Microgrids rely heavily on batteries for primary frequency regulation, but battery's state of charge (SOC) critically affects its ability to support frequency control. Efficient load frequency control (LFC) for isolated microgrids must considers battery's non-linear dynamics due to charge/discharge behavior and SOC variations, a factor often overlooked in existing research, which is essential for achieving reliable performance across all operating conditions. In this study, at first, stability analysis to assess how varying the initial SOC of the battery affects LFC operation in the isolated microgrids is conducted. Then a battery frequency support technique is proposed to manage the SOC within 20–80 % while regulating the frequency. Finally, an adaptive, coordinated LFC is developed to address challenges arise from the BESS's nonlinear characteristics.
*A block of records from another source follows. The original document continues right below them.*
Context: an optimization exercise on an open-source flow, tuned for small area, a short achievable clock period and few clock cycles per item. The choices shown serve that exercise and are no tape-out recipe.
Where RTL was checked, it was by simulation tests only, not by an equivalence proof against the original.
No driver is modelled on the clock port, so clocking that relies on it looks cheaper here than on a real chip.
Power is estimated from default activity; no workload was simulated.

==> v7: inputs <==
// pms7003_parse
module pms7003_parse (
    input  wire         clk,
    input  wire         rst,           
    input  wire         in_valid,
    output wire         in_ready,
    input  wire [7:0]   in_data,
    input  wire         in_last,
    input  wire [31:0]  now,
    output reg          out_valid,
    output wire [2:0]   out_err,       
    output wire [191:0] out_fields,    
    output wire [16:0]  out_count,     
    output wire [12:0]  out_est10,     
    output reg  [31:0]  out_ts
);
    assign in_ready = 1'b1;
    reg [5:0] idx;
    always @(posedge clk) begin
        if (rst)
            idx <= 6'd0;
        else if (in_valid) begin
            if (in_last)
                idx <= 6'd0;
            else if (idx != 6'd32)
                idx <= idx + 6'd1;
        end
    end
    reg [7:0] d_q;
    always @(posedge clk)
        if (in_valid)
            d_q <= in_data;
    reg [7:0] fb [4:27];
    integer k;
    always @(posedge clk) begin
        for (k = 4; k < 28; k = k + 1)
            if (k == 22 || k == 23) begin
                if (idx == k)
                    fb[k] <= in_data;
            end else if (idx == k + 1)
                fb[k] <= d_q;
    end
    genvar g;
    generate
        for (g = 0; g < 12; g = g + 1) begin : g_fields
            assign out_fields[16*g +: 16] = {fb[4 + 2*g], fb[5 + 2*g]};
        end
    endgenerate
    reg sync0, sync1;
    always @(posedge clk) begin
        if (idx == 6'd1) sync0 <= (d_q == 8'h42);
        if (idx == 6'd2) sync1 <= (d_q == 8'h4D);
    end
    reg       add_q;        
    reg       first_q;      
    reg [7:0] lo, hi;
    reg       c8;
    wire [8:0] lo_n = {1'b0, first_q ? 8'd0 : lo} + {1'b0, d_q};
    wire       c_n  = add_q & lo_n[8] & ~first_q;
  ...
==> module pms7003_parse, before the edit <==
module pms7003_parse (
    input  wire         clk,
    input  wire         rst,           
    input  wire         in_valid,
    output wire         in_ready,
    input  wire [7:0]   in_data,
    input  wire         in_last,
    input  wire [31:0]  now,
    output reg          out_valid,
    output wire [2:0]   out_err,       
    output wire [191:0] out_fields,    
    output wire [16:0]  out_count,     
    output wire [12:0]  out_est10,     
    output reg  [31:0]  out_ts
);
    assign in_ready = 1'b1;
    reg [5:0] idx;
    always @(posedge clk) begin
        if (rst)
            idx <= 6'd0;
        else if (in_valid) begin
            if (in_last)
                idx <= 6'd0;
            else if (idx != 6'd32)
                idx <= idx + 6'd1;
        end
    end
    reg [7:0] d_q;
    always @(posedge clk)
        if (in_valid)
            d_q <= in_data;
    reg [7:0] fb [4:27];
    integer k;
    always @(posedge clk) begin
        for (k = 4; k < 28; k = k + 1)
            if (k == 22 || k == 23) begin
                if (idx == k)
                    fb[k] <= in_data;
            end else if (idx == k + 1)
                fb[k] <= d_q;
    end
    genvar g;
    generate
        for (g = 0; g < 12; g = g + 1) begin : g_fields
            assign out_fields[16*g +: 16] = {fb[4 + 2*g], fb[5 + 2*g]};
        end
    endgenerate
    reg sync0, sync1;
    always @(posedge clk) begin
        if (idx == 6'd1) sync0 <= (d_q == 8'h42);
        if (idx == 6'd2) sync1 <= (d_q == 8'h4D);
    end
    reg       add_q;        
    reg       first_q;      
    reg [7:0] lo, hi;
    reg       c8;
    wire [8:0] lo_n = {1'b0, first_q ? 8'd0 : lo} + {1'b0, d_q};
    wire       c_n  = add_q & lo_n[8] & ~first_q;
    wire [7:0] hi_0 = hi + {7'd0, c8};
    wire [7:0] hi_1 = hi + {6'd0, c8, ~c8};
    reg        hi_ok0, hi_ok1, hi_c;
    always @(posedge clk) begin
        add_q   <= in_valid & (idx < 6'd30);
        first_q <= (idx == 6'd0);
        if (add_q)
            lo <= lo_n[7:0];
        c8 <= c_n;
        hi <= (add_q & first_q) ? 8'd0 : hi_0;
        if (idx == 6'd30) begin
            hi_ok0 <= (hi_0 == in_data);
            hi_ok1 <= (hi_1 == in_data);
            hi_c   <= c_n;
        end
    end
    wire hi_ok = hi_c ? hi_ok1 : hi_ok0;
    wire lo_ok = (lo == in_data);
    reg [1:0] err;
    always @(posedge clk) begin
        if (rst)
            out_valid <= 1'b0;
        else
            out_valid <= in_valid & in_last;
        if (idx != 6'd31)
            err <= 2'd1;
        else if (!(sync0 & sync1))
            err <= 2'd2;
        else if (!(hi_ok & lo_ok))
            err <= 2'd3;
        else
            err <= 2'd0;
        out_ts <= now;
    end
    assign out_err = {1'b0, err};
    wire [8:0] cnt_lo_n = {1'b0, fb[17]} - {1'b0, fb[23]};
    reg  [7:0] cnt_lo;
    reg        cnt_b;
    reg  [8:0] cnt_hi;
    wire [9:0] cnt_hi_n = {1'b0, fb[16], 1'b1} + {1'b1, ~fb[22], ~cnt_b};
    always @(posedge clk) begin
        cnt_lo <= cnt_lo_n[7:0];
        cnt_b  <= cnt_lo_n[8];
        cnt_hi <= cnt_hi_n[9:1];
    end
    assign out_count = {cnt_hi, cnt_lo};
    localparam [28:0] A = 29'd63216501;
    reg [7:0]  ph;
    reg [2:0]  dig;
    reg [25:0] acc;
    always @(posedge clk) begin
        ph <= {ph[6:0], in_valid & (idx == 6'd23)};
        dig <= ({3{ph[1]}} & out_count[2:0])
             | ({3{ph[2]}} & out_count[5:3])
             | ({3{ph[3]}} & out_count[8:6])
             | ({3{ph[4]}} & out_count[11:9])
             | ({3{ph[5]}} & out_count[14:12])
             | ({3{ph[6]}} & {out_count[16], out_count[16:15]});
    end
    wire       top = ph[7];
    reg [28:0] term;
    integer v;
    always @(*) begin
        term = 29'd0;
        for (v = 1; v < 8; v = v + 1)
            term = term | ({29{!top && dig == v}} & (A * v));
        term = term | ({29{top && dig == 3'd0}} & 29'd16384)
                    | ({29{top && dig == 3'd1}} & (A + 29'd16384))
                    | ({29{top && dig == 3'd6}} & (29'd16384 - A * 2))
                    | ({29{top && dig == 3'd7}} & (29'd16384 - A));
    end
    wire [28:0] acc_sum = {3'd0, acc} + term;
    wire        run     = |ph[7:2];
    always @(posedge clk) begin
        if (ph[0])
            acc <= 26'd0;
        else if (run)
            acc <= acc_sum[28:3];
    end
    assign out_est10 = acc[24:12];
endmodule
export LEC_CHECK = 0
export CAP_MARGIN = 20
export CORE_MARGIN = 2
export CORE_UTILIZATION = 65
export CTS_BUF_LIST = sky130_fd_sc_hd__clkbuf_16
export CTS_CLUSTER_DIAMETER = 100
export CTS_CLUSTER_SIZE = 30
export SLEW_MARGIN = 20
create_clock -name core_clock -period 10.0 [get_ports {clk}]
standard.sh (not shown) runs the stock make flow with config.mk's settings and CLKGATE_MAP_FILE= SYNTH_SCRIPT=/design/flow/synth_recipe.tcl, a recipe that flattens the netlist after the stock synthesis.
==> flow/flow/run.sh <==
#!/bin/bash
# Standard ORFS layout, with the port buffers made of the smallest buffer cell
# and timing repair aiming for a 3 ns path.
set -euo pipefail
export BUFFER_PORTS_ARGS="-buffer_cell sky130_fd_sc_hd__buf_1"
bash standard.sh SETUP_SLACK_MARGIN=6.6 finish > standard.log 2>&1
==> v19: changes against v7 <==
--- a/flow/design.v
+++ b/flow/design.v
@@ -119,11 +119,17 @@
     reg [28:0] term;
-    integer v;
     always @(*) begin
-        term = 29'd0;
-        for (v = 1; v < 8; v = v + 1)
-            term = term | ({29{!top && dig == v}} & (A * v));
-        term = term | ({29{top && dig == 3'd0}} & 29'd16384)
-                    | ({29{top && dig == 3'd1}} & (A + 29'd16384))
-                    | ({29{top && dig == 3'd6}} & (29'd16384 - A * 2))
-                    | ({29{top && dig == 3'd7}} & (29'd16384 - A));
+        case ({top, dig})
+            4'b0_000: term = 29'd0;
+            4'b0_001: term = A;
+            4'b0_010: term = A * 2;
+            4'b0_011: term = A * 3;
+            4'b0_100: term = A * 4;
+            4'b0_101: term = A * 5;
+            4'b0_110: term = A * 6;
+            4'b0_111: term = A * 7;
+            4'b1_001: term = A + 29'd16384;
+            4'b1_110: term = 29'd16384 - A * 2;
+            4'b1_111: term = 29'd16384 - A;
+            default:  term = 29'd16384;
+        endcase
     end
==> flow/flow/run.sh (replaced) <==
#!/bin/bash
# Layout flow: the standard ORFS flow (standard.sh) with three changes.
#  1. The port buffers that global placement inserts are the smallest buffer
#     cell, sky130_fd_sc_hd__buf_1 (every input and output port still gets one).
#  2. After clock tree synthesis, flow/clktree.tcl flattens the clock tree: the
#     H-tree's intermediate buffers are taken out and the leaf buffers are split
#     into four groups by location, each driven by its own root buffer, which
#     the clock port drives (four cell pins on the port). Every register's clock
#     still passes through the same number of buffers.
#  3. The rest of the flow (global route with its repair, detailed route,
#     finish) runs with a setup slack margin of 7 ns, so that timing repair
#     aims for 3 ns paths; the design is still constrained at the design's
#     10 ns clock.
# Each step's full output goes to its own log file in this folder.
set -euo pipefail
export BUFFER_PORTS_ARGS="-buffer_cell sky130_fd_sc_hd__buf_1"
bash standard.sh cts > standard_cts.log 2>&1
openroad -no_init -exit flow/clktree.tcl > clktree.log 2>&1
bash standard.sh SETUP_SLACK_MARGIN=7.08 finish > standard.log 2>&1
==> flow/flow/clktree.tcl (new file) <==
# Flatten the clock tree that clock tree synthesis built: the H-tree's
# intermediate buffers are taken out, and the leaf buffers are split into four
# groups by location, each driven by a root buffer of its own that the clock
# port drives (the port then drives four cell pins).
set odb orfs/results/sky130hd/pms7003_parse/base/4_cts.odb
read_db $odb
set block [ord::get_db_block]
set root [$block findInst clkbuf_0_clk]
set rootnet [[$root findITerm X] getNet]
set clknet [[$root findITerm A] getNet]

# 1. take out buffers that drive only clock buffers
foreach it [$rootnet getITerms] {
  set inst [$it getInst]
  if {$inst eq $root} { continue }
  if {![string match "sky130_fd_sc_hd__clkbuf_*" [[$inst getMaster] getName]]} { continue }
  set outnet [[$inst findITerm X] getNet]
  set loads {}
  set ok 1
  foreach lt [$outnet getITerms] {
    if {[$lt getInst] eq $inst} { continue }
    if {![string match "sky130_fd_sc_hd__clkbuf_*" [[[$lt getInst] getMaster] getName]]} { set ok 0 }
    lappend loads $lt
  }
  if {!$ok} { continue }
  foreach lt $loads { $lt disconnect; $lt connect $rootnet }
  [$inst findITerm A] disconnect
  [$inst findITerm X] disconnect
  puts "removed [$inst getName] ([llength $loads] loads)"
  odb::dbInst_destroy $inst
  odb::dbNet_destroy $outnet
}

# 2. the loads of the root: split into four groups by location
set loads {}
foreach it [$rootnet getITerms] {
  if {[$it getInst] eq $root} { continue }
  if {[$it isInputSignal] || [$it getIoType] eq "INPUT"} { lappend loads $it }
}
puts "root loads: [llength $loads]"
proc xy {it} { set b [[$it getInst] getBBox]; list [expr {([$b xMin]+[$b xMax])/2}] [expr {([$b yMin]+[$b yMax])/2}] }
set byx [lsort -command {apply {{a b} { expr {[lindex [xy $a] 0] - [lindex [xy $b] 0]} }}} $loads]
set n [llength $byx]
set half [expr {$n / 2}]
set groups {}
foreach part [list [lrange $byx 0 [expr {$half-1}]] [lrange $byx $half end]] {
  set byy [lsort -command {apply {{a b} { expr {[lindex [xy $a] 1] - [lindex [xy $b] 1]} }}} $part]
  set m [llength $byy]
  set h [expr {$m / 2}]
  lappend groups [lrange $byy 0 [expr {$h-1}]] [lrange $byy $h end]
}

# 3. one root buffer per group, at the group's centre
set master [[$root getMaster] getDb]
set master [$root getMaster]
set g 0
foreach grp $groups {
  if {[llength $grp] == 0} { continue }
  set sx 0; set sy 0
  foreach it $grp { lassign [xy $it] x y; set sx [expr {$sx+$x}]; set sy [expr {$sy+$y}] }
  set cx [expr {$sx / [llength $grp]}]
  set cy [expr {$sy / [llength $grp]}]
  if {$g == 0} {
    set inst $root
    set net $rootnet
  } else {
    set inst [odb::dbInst_create $block $master "clkbuf_root_${g}_clk"]
    set net [odb::dbNet_create $block "clknet_root_${g}_clk"]
    $net setSigType CLOCK
    [$inst findITerm A] connect $clknet
    [$inst findITerm X] connect $net
    foreach it $grp { $it disconnect; $it connect $net }
  }
  $inst setLocation [expr {$cx - [$master getWidth]/2}] [expr {$cy - [$master getHeight]/2}]
  $inst setPlacementStatus PLACED
  puts "group $g: [llength $grp] loads, root [$inst getName] at $cx $cy"
  incr g
}
# the root keeps only its own group
foreach it [$rootnet getITerms] {
  if {[$it getInst] eq $root} { continue }
  if {[lsearch -exact [lindex $groups 0] $it] < 0} { puts "stray load [[$it getInst] getName]" }
}
detailed_placement
check_placement -verbose
write_db $odb
==> v20: changes against v7 <==
--- a/flow/design.v
+++ b/flow/design.v
@@ -119,11 +119,17 @@
     reg [28:0] term;
-    integer v;
     always @(*) begin
-        term = 29'd0;
-        for (v = 1; v < 8; v = v + 1)
-            term = term | ({29{!top && dig == v}} & (A * v));
-        term = term | ({29{top && dig == 3'd0}} & 29'd16384)
-                    | ({29{top && dig == 3'd1}} & (A + 29'd16384))
-                    | ({29{top && dig == 3'd6}} & (29'd16384 - A * 2))
-                    | ({29{top && dig == 3'd7}} & (29'd16384 - A));
+        case ({top, dig})
+            4'b0_000: term = 29'd0;
+            4'b0_001: term = A;
+            4'b0_010: term = A * 2;
+            4'b0_011: term = A * 3;
+            4'b0_100: term = A * 4;
+            4'b0_101: term = A * 5;
+            4'b0_110: term = A * 6;
+            4'b0_111: term = A * 7;
+            4'b1_001: term = A + 29'd16384;
+            4'b1_110: term = 29'd16384 - A * 2;
+            4'b1_111: term = 29'd16384 - A;
+            default:  term = 29'd16384;
+        endcase
     end
==> flow/flow/run.sh (replaced) <==
#!/bin/bash
# Standard ORFS layout, with the port buffers made of the smallest buffer cell.
# After clock tree synthesis, the clock root buffer drives the leaf buffers
# directly (the H-tree's intermediate buffers are taken out); the rest of the
# flow (global route with its timing repair, detailed route) then runs as usual.
set -euo pipefail
export BUFFER_PORTS_ARGS="-buffer_cell sky130_fd_sc_hd__buf_1"
bash standard.sh cts > standard_cts.log 2>&1
openroad -no_init -exit flow/clktree.tcl > clktree.log 2>&1
bash standard.sh finish > standard.log 2>&1
==> flow/flow/clktree.tcl (new file) <==
# Take out the buffers between the clock root buffer and the leaf buffers.
set odb orfs/results/sky130hd/pms7003_parse/base/4_cts.odb
read_db $odb
set block [ord::get_db_block]
set root [$block findInst clkbuf_0_clk]
set rootnet [[$root findITerm X] getNet]
set removed 0
foreach it [$rootnet getITerms] {
  set inst [$it getInst]
  if {$inst eq $root} { continue }
  set master [[$inst getMaster] getName]
  if {![string match "sky130_fd_sc_hd__clkbuf_*" $master]} { continue }
  set outnet [[$inst findITerm X] getNet]
  # only buffers that drive other clock buffers
  set loads {}
  set ok 1
  foreach lt [$outnet getITerms] {
    if {[$lt getInst] eq $inst} { continue }
    if {![string match "sky130_fd_sc_hd__clkbuf_*" [[[$lt getInst] getMaster] getName]]} { set ok 0 }
    lappend loads $lt
  }
  if {!$ok} { continue }
  foreach lt $loads {
    $lt disconnect
    $lt connect $rootnet
  }
  [$inst findITerm A] disconnect
  [$inst findITerm X] disconnect
  puts "removed [$inst getName] ([llength $loads] loads)"
  odb::dbInst_destroy $inst
  odb::dbNet_destroy $outnet
  incr removed
}
puts "removed $removed buffers"
write_db $odb
==> comparison <==
Of v7 and v19, v7 has the higher critical path depth (gap 11). Against v7, the sequential power of v19 is larger by about 6%. Hold slack: v7 < v20 < v19. Of v19 and v7, v19 has the higher die area (gap about 3.3%, measured against v7). In non-clock buffer count, v7 and v20 do not differ. The highest utilization belongs to v19, the lowest to v20. The highest first-iteration DRC count belongs to v7, the lowest to v20. In v20 the sequential cell count is higher than in v7, by 20. Global-route usage: v7 is lower than v20 (0.69 points).
Testbench counts of v19, summed over its fixed seeds: cycles 64,008, frames 2,000.
Testbench counts of v20, summed over its fixed seeds: cycles 64,008, frames 2,000.
For v7, only the layout was checked, not whether the RTL still works.

[afterwards: timing with drivers on the ports]
The results above use ideal ports. As a check the final layouts listed here were re-extracted and re-timed, cells and wires unchanged.
Step 1 sets driving cells, clkbuf_16 on the clock port and buf_2 on the other inputs (assumed; they add their load-dependent delay and slew).
Step 2 also shifts input and output timing later by t, the mid clock arrival at the registers, as if the neighbouring blocks saw the same clock.
Three values: ideal ports, drivers, drivers and shift; two values: the first two.
run | shift t [ns] | setup slack, ns | worst setup path after step 2 | pins driven straight from the clock port
v7 | 0.540 | 6.733 / 6.733 / 6.321 | input to register | 1
v19 | 0.405 | 7.026 / 6.929 / 6.782 | input to register | 4
v20 | 0.500 | 6.889 / 6.846 / 6.666 | input to register | 1
After both steps setup and hold are still met in every run listed. The setup slack of v7, which loses most, moves by 0.000 ns with the drivers and by -0.412 ns with both steps.
What follows belongs to an exercise in optimizing a design on an open flow for small area; a production flow would make more cautious choices. At most, simulation tests tie the RTL to the original design; equivalence was not proved. Function not checked in run 6: the RTL went through the layout flow alone. The clock port is modelled as an ideal driver; clocking choices that lean on that would not hold on a real chip. Power figures rest on the tool's default switching activity, not on a simulated workload.

==> flow/design.v <==
module ring_buffer (
    input  wire        clk,
    input  wire        rst,         
    input  wire        app_valid,
    input  wire [15:0] app_data,
    input  wire        cmd_valid,
    output wire        cmd_ready,
    input  wire [15:0] cmd_word,
    output reg         rsp_valid,
    output wire [2:0]  rsp_kind,
    output wire [23:0] rsp_data,
    output wire        rsp_end,
    output wire        faulted
);
    localparam N  = 24;
    localparam R  = 8;
    localparam TW = 16;
    localparam DW = 8;
    localparam CW = 5;
    localparam [CW-1:0] UNATT = 5'd28;
    localparam OP_ATTACH  = 4'h1;
    localparam OP_COUNT   = 4'h2;
    localparam OP_READ    = 4'h3;
    localparam OP_CONSUME = 4'h4;
    localparam OP_DROPS   = 4'h5;
    reg [TW-1:0] sh    [1:N];      
    reg [CW-1:0] cnt   [0:R-1];    
    reg [DW-1:0] drops [0:R-1];
    reg [CW-1:0] br;               
    reg [2:0]    brr;              
    reg          flt;
    reg [7:0]    fhi;              
    reg [15:0]   rv;               
    reg [2:0]    kr;               
    wire busy = (br != 0);
    assign faulted   = flt;
    assign cmd_ready = ~busy;      
    assign rsp_end   = ~busy;
    assign rsp_kind  = kr | {3{flt}};
    assign rsp_data  = {fhi, rv};
    wire cmd_go = cmd_valid & ~busy;
    wire [3:0] unit = cmd_word[15:12];
    wire [3:0] op   = cmd_word[11:8];
    wire [7:0] sel  = cmd_word[7:0];
    wire [2:0]    sr   = busy ? brr : sel[2:0];
    wire [CW-1:0] csel = cnt[sr];
    wire          att_s = ~(csel[4] & csel[3] & csel[2]);
    wire [TW-1:0] dsel = sh[csel];
    wire legal = (unit == 4'h0) && (op >= OP_ATTACH) && (op <= OP_DROPS);
    wire r_ok  = (sel[7:3] == 5'd0);
    reg [2:0] fc;
    always @(*) begin
        if (!legal)                           fc = 3'd1;
        else if (!r_ok)                       fc = 3'd2;
        else if (op != OP_ATTACH && !att_s)   fc = 3'd3;
        else if (op == OP_READ && csel == 0)  fc = 3'd4;
        else                                  fc = 3'd0;
    end
    wire live      = cmd_go & ~flt;
    wire cmd_fault = live & (fc != 3'd0);
    wire cmd_exec  = live & (fc == 3'd0);
    wire app_do    = app_valid & ~flt & ~cmd_fault;
    wire ex_attach  = cmd_exec & (op == OP_ATTACH);
    wire ex_read    = cmd_exec & (op == OP_READ);
    wire ex_consume = cmd_exec & (op == OP_CONSUME);
    integer i;
    always @(posedge clk) begin
        if (app_do) begin
            sh[1] <= app_data;
            for (i = 2; i <= N; i = i + 1)
                sh[i] <= sh[i-1];
        end
    end
    genvar g, b;
    generate
        for (g = 0; g < R; g = g + 1) begin : rdr
            wire hit = (sr == g);
            wire clr = ex_attach & hit;
            wire dec = (ex_read | busy) & hit;
            wire top = cnt[g][4] & cnt[g][3];    
            wire up = app_do & ~dec & ~top;
            wire dn = dec & ~app_do;
            wire [CW:0] tu, td;
            assign tu[0] = up;
            assign td[0] = dn;
            for (b = 0; b < CW; b = b + 1) begin : cb
                assign tu[b+1] = tu[b] & cnt[g][b];
                assign td[b+1] = td[b] & ~cnt[g][b];
            end
            always @(posedge clk) begin
                if (rst)
                    cnt[g] <= UNATT;
                else if (clr)
                    cnt[g] <= {4'd0, app_do};
                else
                    cnt[g] <= cnt[g] ^ tu[CW-1:0] ^ td[CW-1:0];
            end
            wire dinc = app_do & top & ~dec & ~(&drops[g]);
            wire [DW:0] dt;
            assign dt[0] = dinc;
            for (b = 0; b < DW; b = b + 1) begin : db
                assign dt[b+1] = dt[b] & drops[g][b];
            end
            always @(posedge clk)
                drops[g] <= {DW{~clr}} & (drops[g] ^ dt[DW-1:0]);
        end
    endgenerate
    always @(posedge clk) begin
        if (rst)
            br <= 0;
        else if (ex_consume)
            br <= csel;
        else if (busy)
            br <= br - 1'b1;
    end
    always @(posedge clk) begin
        if (ex_consume)
            brr <= sel[2:0];
    end
    always @(posedge clk) begin
        if (rst) begin
            flt <= 1'b0;
            fhi <= 8'h00;
        end else if (cmd_fault) begin
            flt <= 1'b1;
            fhi <= cmd_word[15:8];
        end
    end
    always @(posedge clk) begin
        if (rst)
            rsp_valid <= 1'b0;
        else
            rsp_valid <= cmd_go | busy;
    end
    always @(posedge clk) begin
        if (busy)
            kr <= 3'd4;
        else
            case (op)
                OP_COUNT, OP_DROPS: kr <= 3'd1;
                OP_READ:            kr <= 3'd2;
                OP_CONSUME:         kr <= 3'd3;
                default:            kr <= 3'd0;
            endcase
    end
    always @(posedge clk) begin
        if (!flt) begin
            if (busy)
                rv <= dsel;
            else if (fc != 3'd0)
                rv <= {sel, 5'd0, fc};
            else
                case (op)
                    OP_COUNT, OP_CONSUME: rv <= {11'd0, csel};
                    OP_READ:              rv <= dsel;
                    default:              rv <= {8'd0, drops[sel[2:0]]};
                endcase
        end
    end
endmodule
The proposed LFC is designed utilizing gain-scheduling technique and Real Coded Genetic Algorithm (RCGA) while its flexibility and effectiveness are validated through multiple operating scenarios adopting MATLAB simulation and hardware-in-the-loop. The results show that, during over- and under-frequency events and with different initial SOCs, the proposed controller enables the BESS to consistently and securely regulate the frequency within its allowed limits, while ensuring a smooth SOC recovery process as preparation for the subsequent events. For example, at under-frequency events, higher SOC levels significantly reduce the maximum ∆f, e.g. from 0.1745 Hz at 23.6 % SOC to 0.03035 Hz at 78 % SOC. During over-frequency events, while ∆f increases with higher SOC levels (e.g. from 0.03424 Hz at 30.86 % SOC to 0.1217 Hz at 69.29 % SOC), ∆f remains within its permissible range.